Byline Times has further revealed that businessman Wol Kolade, who has donated more than £630,000 to the Conservatives since 2015 – including a £10,000 donation to Hancock in July 2019 – has seen his non-executive director position at the DHSC extended for another year. The department has also extended the role of Lord Patrick Carter, who is the chairman of a firm that has won some £60 million for the provision of PCR testing services during the pandemic.

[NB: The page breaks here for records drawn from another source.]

File: config.mk
export PLATFORM = sky130hd
export DESIGN_NAME = ddc_cfg_sequencer
export DESIGN_NICKNAME = d
export VERILOG_FILES = /design/src/rtl/ddc_ctrl_pkg.sv /design/src/rtl/cycle_timer.sv /design/src/rtl/ddc_cfg_sequencer.sv
export SDC_FILE = /design/constraint.sdc
export NUM_CORES = 1
export LEC_CHECK = 0
export ABC_AREA = 1
export CAP_MARGIN = 25
export CORE_MARGIN = 8
export CORE_UTILIZATION = 50
export CTS_CLUSTER_SIZE = 20
export DETAILED_ROUTE_END_ITERATION = 6
export MAX_ROUTING_LAYER = met4
export PLACE_DENSITY = 0.89
export SETUP_SLACK_MARGIN = 0.2
export SLEW_MARGIN = 25
export SYNTH_ARGS = -nofsm -noshare
export SYNTH_HDL_FRONTEND = slang
export SYNTH_SLANG_ARGS = --single-unit
File: constraint.sdc
create_clock -name clk -period 4.2 [get_ports clk]
set_clock_uncertainty 0.05 [all_clocks]
set_input_delay 1.05 -clock clk [delete_from_list [all_inputs] [get_ports clk]]
set_output_delay 1.05 -clock clk [all_outputs]
set_load 0.01 [all_outputs]
File: src/rtl/ddc_ctrl_pkg.sv
// Shared types and constants for the DDC reconfiguration sequencer.
// Register offsets are relative to the DDC's settings base address.
package ddc_ctrl_pkg;

  typedef enum logic [2:0] {
    ST_IDLE,
    ST_DRAIN,
    ST_WR0,
    ST_WR1,
    ST_WR2,
    ST_WR3,
    ST_CLR,
    ST_SETTLE
  } state_t;

  localparam logic [7:0] REG_PHASE = 8'd0;
  localparam logic [7:0] REG_SCALE = 8'd1;
  localparam logic [7:0] REG_DECIM = 8'd2;
  localparam logic [7:0] REG_MODE  = 8'd3;

  localparam int TIMER_W = 16;

endpackage

File: src/rtl/cycle_timer.sv
// Loadable down-counter; expire is high while the count is zero.
// Loading N-1 therefore gives an N-cycle interval.
module cycle_timer #(
  parameter int W = 16
) (
  input  logic         clk,
  input  logic         rst,
  input  logic         load,
  input  logic [W-1:0] load_val,
  input  logic         dec,
  output logic         expire
);

  logic [W-1:0] count;

  // NOTE: sequential state uses non-blocking assignments so every register samples pre-edge values.
  always_ff @(posedge clk) begin
    if (rst)       count <= '0;
    else if (load) count <= load_val;
    else if (dec)  count <= count - 1'b1;
  end

  assign expire = (count == '0);

endmodule

File: src/rtl/ddc_cfg_sequencer.sv
// Safely reprograms a running DDC: drain, write four registers, clear, settle.
// Host settings writes are merged onto the same settings bus via a one-entry hold.
module ddc_cfg_sequencer
  import ddc_ctrl_pkg::*;
#(
  parameter int BASE          = 0,
  parameter int DRAIN_CYCLES  = 64,
  parameter int SETTLE_CYCLES = 32
) (
  input  logic        clk,
  input  logic        rst,
  input  logic        host_stb,
  input  logic [7:0]  host_addr,
  input  logic [31:0] host_data,
  input  logic        cfg_valid,
  output logic        cfg_ready,
  input  logic [31:0] cfg_phase_inc,
  input  logic [17:0] cfg_scale,
  input  logic [9:0]  cfg_decim,
  input  logic [1:0]  cfg_mode,
  input  logic        run_in,
  output logic        run_out,
  output logic        set_stb,
  output logic [7:0]  set_addr,
  output logic [31:0] set_data,
  output logic        ddc_clr,
  output logic        busy,
  output logic        done,
  output logic        host_ovf
);

  localparam logic [7:0] BASE8 = 8'(BASE);

  state_t      state, state_nxt;
  logic [31:0] phase_q;
  logic [17:0] scale_q;
  logic [9:0]  decim_q;
  logic [1:0]  mode_q;

  logic        hold_full, hold_full_nxt;
  logic [7:0]  hold_addr, hold_addr_nxt;
  logic [31:0] hold_data, hold_data_nxt;
  logic        ovf_set;

  logic        emit_stb;
  logic [7:0]  emit_addr;
  logic [31:0] emit_data;

  logic                 accept;
  logic                 tmr_load, tmr_dec, tmr_expire;
  logic [TIMER_W-1:0]   tmr_val;

  assign accept = cfg_valid & cfg_ready;

  cycle_timer #(.W(TIMER_W)) u_timer (
    .clk      (clk),
    .rst      (rst),
    .load     (tmr_load),
    .load_val (tmr_val),
    .dec      (tmr_dec),
    .expire   (tmr_expire)
  );

  // NOTE: every signal assigned here gets a default first, so no latch can be inferred.
  always_comb begin
    state_nxt = state;
    tmr_load  = 1'b0;
    tmr_val   = '0;
    unique case (state)
      ST_IDLE: if (accept) begin
        state_nxt = ST_DRAIN;
        tmr_load  = 1'b1;
        tmr_val   = TIMER_W'(DRAIN_CYCLES - 1);
      end
      ST_DRAIN:  if (tmr_expire) state_nxt = ST_WR0;
      ST_WR0:    state_nxt = ST_WR1;
      ST_WR1:    state_nxt = ST_WR2;
      ST_WR2:    state_nxt = ST_WR3;
      ST_WR3:    state_nxt = ST_CLR;
      ST_CLR: begin
        state_nxt = ST_SETTLE;
        tmr_load  = 1'b1;
        tmr_val   = TIMER_W'(SETTLE_CYCLES - 1);
      end
      ST_SETTLE: if (tmr_expire) state_nxt = ST_IDLE;
      default:   state_nxt = ST_IDLE;
    endcase
    tmr_dec = (state == ST_DRAIN || state == ST_SETTLE) && !tmr_expire;
  end

  // A held write is shown on set_* during its first IDLE cycle and dropped
  // from the hold at the end of it, unless a new host write replaces it.
  always_comb begin
    hold_full_nxt = hold_full;
    hold_addr_nxt = hold_addr;
    hold_data_nxt = hold_data;
    ovf_set       = 1'b0;
    if (state == ST_IDLE) begin
      if (hold_full && host_stb) begin
        hold_addr_nxt = host_addr;
        hold_data_nxt = host_data;
      end else if (hold_full) begin
        hold_full_nxt = 1'b0;
      end
    end else if (host_stb) begin
      if (!hold_full) begin
        hold_full_nxt = 1'b1;
        hold_addr_nxt = host_addr;
        hold_data_nxt = host_data;
      end else begin
        ovf_set = 1'b1;
      end
    end
  end

  always_comb begin
    emit_stb  = 1'b0;
    emit_addr = set_addr;
    emit_data = set_data;
    unique case (state_nxt)
      ST_WR0: begin emit_stb = 1'b1; emit_addr = BASE8 + REG_PHASE; emit_data = phase_q; end
      ST_WR1: begin emit_stb = 1'b1; emit_addr = BASE8 + REG_SCALE; emit_data = {14'b0, scale_q}; end
      ST_WR2: begin emit_stb = 1'b1; emit_addr = BASE8 + REG_DECIM; emit_data = {22'b0, decim_q}; end
      ST_WR3: begin emit_stb = 1'b1; emit_addr = BASE8 + REG_MODE;  emit_data = {30'b0, mode_q}; end
      default: begin
        if (state == ST_IDLE && !hold_full && host_stb) begin
          emit_stb  = 1'b1;
          emit_addr = host_addr;
          emit_data = host_data;
        end else if (state_nxt == ST_IDLE && hold_full_nxt) begin
          emit_stb  = 1'b1;
          emit_addr = hold_addr_nxt;
          emit_data = hold_data_nxt;
        end
      end
    endcase
  end

  always_ff @(posedge clk) begin
    if (rst) begin
      state     <= ST_IDLE;
      hold_full <= 1'b0;
      cfg_ready <= 1'b1;
      run_out   <= 1'b0;
      set_stb   <= 1'b0;
      set_addr  <= '0;
      set_data  <= '0;
      ddc_clr   <= 1'b0;
      busy      <= 1'b0;
      done      <= 1'b0;
      host_ovf  <= 1'b0;
    end else begin
      state     <= state_nxt;
      hold_full <= hold_full_nxt;
      cfg_ready <= (state_nxt == ST_IDLE) && !hold_full_nxt;
      run_out   <= run_in && (state == ST_IDLE) && !accept;
      set_stb   <= emit_stb;
      set_addr  <= emit_addr;
      set_data  <= emit_data;
      ddc_clr   <= (state_nxt == ST_CLR);
      busy      <= (state_nxt != ST_IDLE);
      done      <= (state == ST_SETTLE) && tmr_expire;
      if (ovf_set) host_ovf <= 1'b1;
    end
  end

  // NOTE: datapath registers carry no reset; hold_full and state qualify their use.
  always_ff @(posedge clk) begin
    hold_addr <= hold_addr_nxt;
    hold_data <= hold_data_nxt;
    if (accept) begin
      phase_q <= cfg_phase_inc;
      scale_q <= cfg_scale;
      decim_q <= cfg_decim;
      mode_q  <= cfg_mode;
    end
  end

endmodule

==> metrics.txt <==
layout cell share with drive strength beyond 1 0.06749; Reg power frac 0.349; switching share of power 0.3909; Fin. Hold Viols 0; Chip Width 136.3 um; Seq cells post-synth 169; RSZ-0062 raised after global routing false; first-pass GRT wire length 30.18 mm; Slew HR 0.3640; DRT antenna net count 0; Vias/cell 5.071; Worst setup SP type primary input; cell count after synthesis 895; Via Count 6,273; TritonCTS buffer count 17; Core Area 14,310 um2; P_sw 2754 uW; CP Capture Type flop; fmax 0.3258 GHz; mapped cell area 7233 um2; clock buffer depth 2; die span in y 136.3 um; initial antenna violation count 1; # rows 44; status finished with violations; crit path max fanout 25; IO Port Bufs 153; vias in the first global route 6,240; Max Cap Violations 0; Placer Congestion 0.8640; Nets 1,147; total die area 18,570 um2; leakage 0.004271 uW; Worst-Margin Slew 0.9481 ns; Syn Area/Cell 8.082 um2; Routed WL per cell 15.16 um; Area Overhead vs Synth 31.05%; number of remaining DRC errors 1; kind of critical path primary input to flop; H-Tree Depth 4; IO Pins 154; CTS Hold Bufs 0; grt total ovfl 0; largest net degree at the start of global routing 63; P per Cell Area 743.3 nW/um2; clk slew on worst S/H paths 0.06 ns; # clock sinks 169; period utilisation layout 0.7309; setup TNS 0 ns; clock power share 0.231; Hold WS 0.3981 ns; fin. max-slew vios 0; CTS root buf clkbuf_16; Seq/Total Area, Yosys 0.5535; clock period minus worst slack 3.070 ns; final setup fails 0; worst skew pair latency 0.43 ns; required time of the critical path 4.47 ns; post-CTS sizing 0; synth warn 0; post-synth net total 1,003; HPWL Detailed 13.27 mm; TritonCTS clock tree yes; drt first pass iters 7; Combinational Power Share 0.420; Pint 4292 uW; failing checks design-rule violations; Worst EP arrival 3.34 ns; first-iteration detailed-routing DRC count 625; WL final 18.76 mm; Initial Utilization 0.5053; VDD IR max 0.0003864 V; Synth cell types 35; post-CTS setup buffers 0; gr usage total 0.2137; Hold Path Class flop to flop
==> layer usage <==
layer | up-vias | GRT usage | routed length, um
met3 | 32 | 0.04989 | 1311
li1 | 3163 | - | -
met4 | 0 | 0.08664 | 487
met1 | 2851 | 0.2518 | 7905
met5 | - | - | 0
met2 | 227 | 0.3466 | 9053
==> critical path, stage by stage <==
cell	delay, ns
clkdlybuf4s50_1	0.50
inv_1	0.06
nor2_1	0.21
buf_4	0.24
nand2_2	0.08
inv_2	0.34
nor2_4	0.08
nand2_4	0.23
buf_4	0.32
nand2_1	0.09
nand2_1	0.07
nor2_1	0.04
==> synth_stat cells <==
| cell | instances | share of area |
|---|---|---|
| xor2_1 | 1 | 0.0012 |
| nand3_1 | 51 | 0.035 |
| dfxtp_1 | 107 | 0.30 |
| buf_6 | 9 | 0.014 |
| o21ai_2 | 1 | 0.0012 |
| nand4_1 | 2 | 0.0017 |
| o21ai_0 | 55 | 0.038 |
| o21a_1 | 2 | 0.0021 |
| a22o_1 | 2 | 0.0024 |
| nor4_1 | 1 | 0.00087 |
| clkbuf_1 | 12 | 0.0062 |
| nor2_2 | 5 | 0.0043 |
| inv_1 | 91 | 0.047 |
| nand2_1 | 274 | 0.14 |
| inv_4 | 1 | 0.00087 |
| or3_1 | 1 | 0.00087 |
| o211ai_1 | 6 | 0.0062 |
| nand3_2 | 2 | 0.0028 |
| ha_1 | 1 | 0.0017 |
| nand2_2 | 6 | 0.0052 |
| nor2_4 | 2 | 0.0031 |
| o21ai_1 | 41 | 0.028 |
| nand2_4 | 3 | 0.0047 |
| nor3_1 | 15 | 0.010 |
| buf_2 | 12 | 0.0083 |
| edfxtp_1 | 62 | 0.26 |
| a21oi_1 | 18 | 0.012 |
| nor2_1 | 86 | 0.045 |
| inv_2 | 10 | 0.0052 |
| xnor2_1 | 1 | 0.0012 |
| a31oi_1 | 2 | 0.0017 |
| buf_1 | 1 | 0.00052 |
| clkinv_1 | 2 | 0.0010 |
| buf_4 | 2 | 0.0021 |
| a22oi_1 | 8 | 0.0083 |
==> final timing paths <==
check | from | end | slack, ns | cells after the start
max | host_stb | set_data[24]$_SDFFE_PP0P_ | 1.13 | 12
min | set_data[9]$_SDFFE_PP0P_ | set_data[9]$_SDFFE_PP0P_ | 0.40 | 2
max reg2reg | u_timer.count[0]$_SDFFE_PP0P_ | set_data[2]$_SDFFE_PP0P_ | 1.27 | 14
min reg2reg | set_data[9]$_SDFFE_PP0P_ | set_data[9]$_SDFFE_PP0P_ | 0.40 | 2
==> power groups by stage <==
stage	combinational, uW	clock (uW)	sequential [uW]
2_1_floorplan	2110	0	2500
4_1_cts	2950	1640	2450
6_report	2960	1630	2460
3_5_place_dp	2910	0	2480
3_3_place_gp	2820	0	2460
5_1_grt	3360	1710	2510
==> sequential cells by signal (all words and copies together), names as in the netlist, 2 cells and up <==
| name | count |
|---|---|
| hold_data | 32 |
| hold_addr | 8 |
| set_addr | 8 |
| scale_q | 18 |
| state | 3 |
| phase_q | 32 |
| set_data | 32 |
| u_timer.count | 16 |
| decim_q | 10 |
| mode_q | 2 |
==> placed cells by master (no fill, tap or decap), types with 8 or more instances in the layout <==
cell             count
nand2_1            273
clkdlybuf4s50_1    153
dfxtp_1            107
inv_1               91
nor2_1              86
edfxtp_1            62
o21ai_0             55
nand3_1             51
o21ai_1             41
clkbuf_16           19
a21oi_1             18
nor3_1              15
inv_2               11
a22oi_1              8
==> stage by stage <==
step / cell area, um2 / std cells / worst slack (ns) / utilization / power (uW)
floorplan: 7233 / 895 / 0.6287 / - / 4606
global placement: 8852 / 1204 / 0.8160 / 0.6184 / 5280
detailed placement: 8852 / 1204 / 0.7193 / 0.6184 / 5393
CTS: 9477 / 1236 / 1.143 / 0.6621 / 7047
global route: 9479 / 1237 / 0.8997 / 0.6622 / 7580
finish: 9479 / 1237 / 1.130 / 0.6622 / 7046
==> final cells by class <==
cell class                      count  area (um2)
Multi-Input combinational cell    586        2621
Inverter                          104       392.9
Fill cell                        1169        4835
Sequential cell                   169        4004
Tap cell                          184       230.2
Antenna cell                        1       2.502
Timing Repair Buffer              161        1604
Clock inverter                     12       135.1
Clock buffer                       20       489.2
==> logic make-up (layout without fill, tap and decap cells) <==
logic type	after synthesis	count (layout)	share of synthesized area
buf+inv	140	297	0.08545
xor+xnor	2	2	0.002422
flops	169	169	0.5535
compound gates	135	135	0.1008
simple gates	448	448	0.2560
fa+ha+maj	1	1	0.001730
other cells	0	1	0
Power figures use the tool's default switching activity.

Drawing on the work of Byline TimesopenDemocracy has revealed at least 16 allies of the Conservative Party who have been given non-executive director roles in Government departments and agencies. Byline Times revealed last December, for example, that Jacob Rees-Mogg’s business partner – also a former Conservative Party vice-chair – had been appointed as a non-executive director of the Department for International Trade. He was appointed alongside Douglas Carswell, a former Conservative MP and a senior figure in the Vote Leave EU Referendum campaign.

Other Government non-executive directors include Ben Goldsmith, Conservative donor and brother of minister Lord Zac Goldsmith; Gisela Stuart, co-chair of the Vote Leave campaign; and Nick Timothy, a former advisor to Theresa May and a Telegraph columnist. Byline Times has also revealed that most departments have failed to keep their list of non-executive directors up-to-date, thereby breaching official guidance.

Sue Hawley, senior director at Spotlight on Corruption, told openDemocracy that the appointment of politically-connected individuals to non-executive director roles “risks allowing political capture of whole government departments”.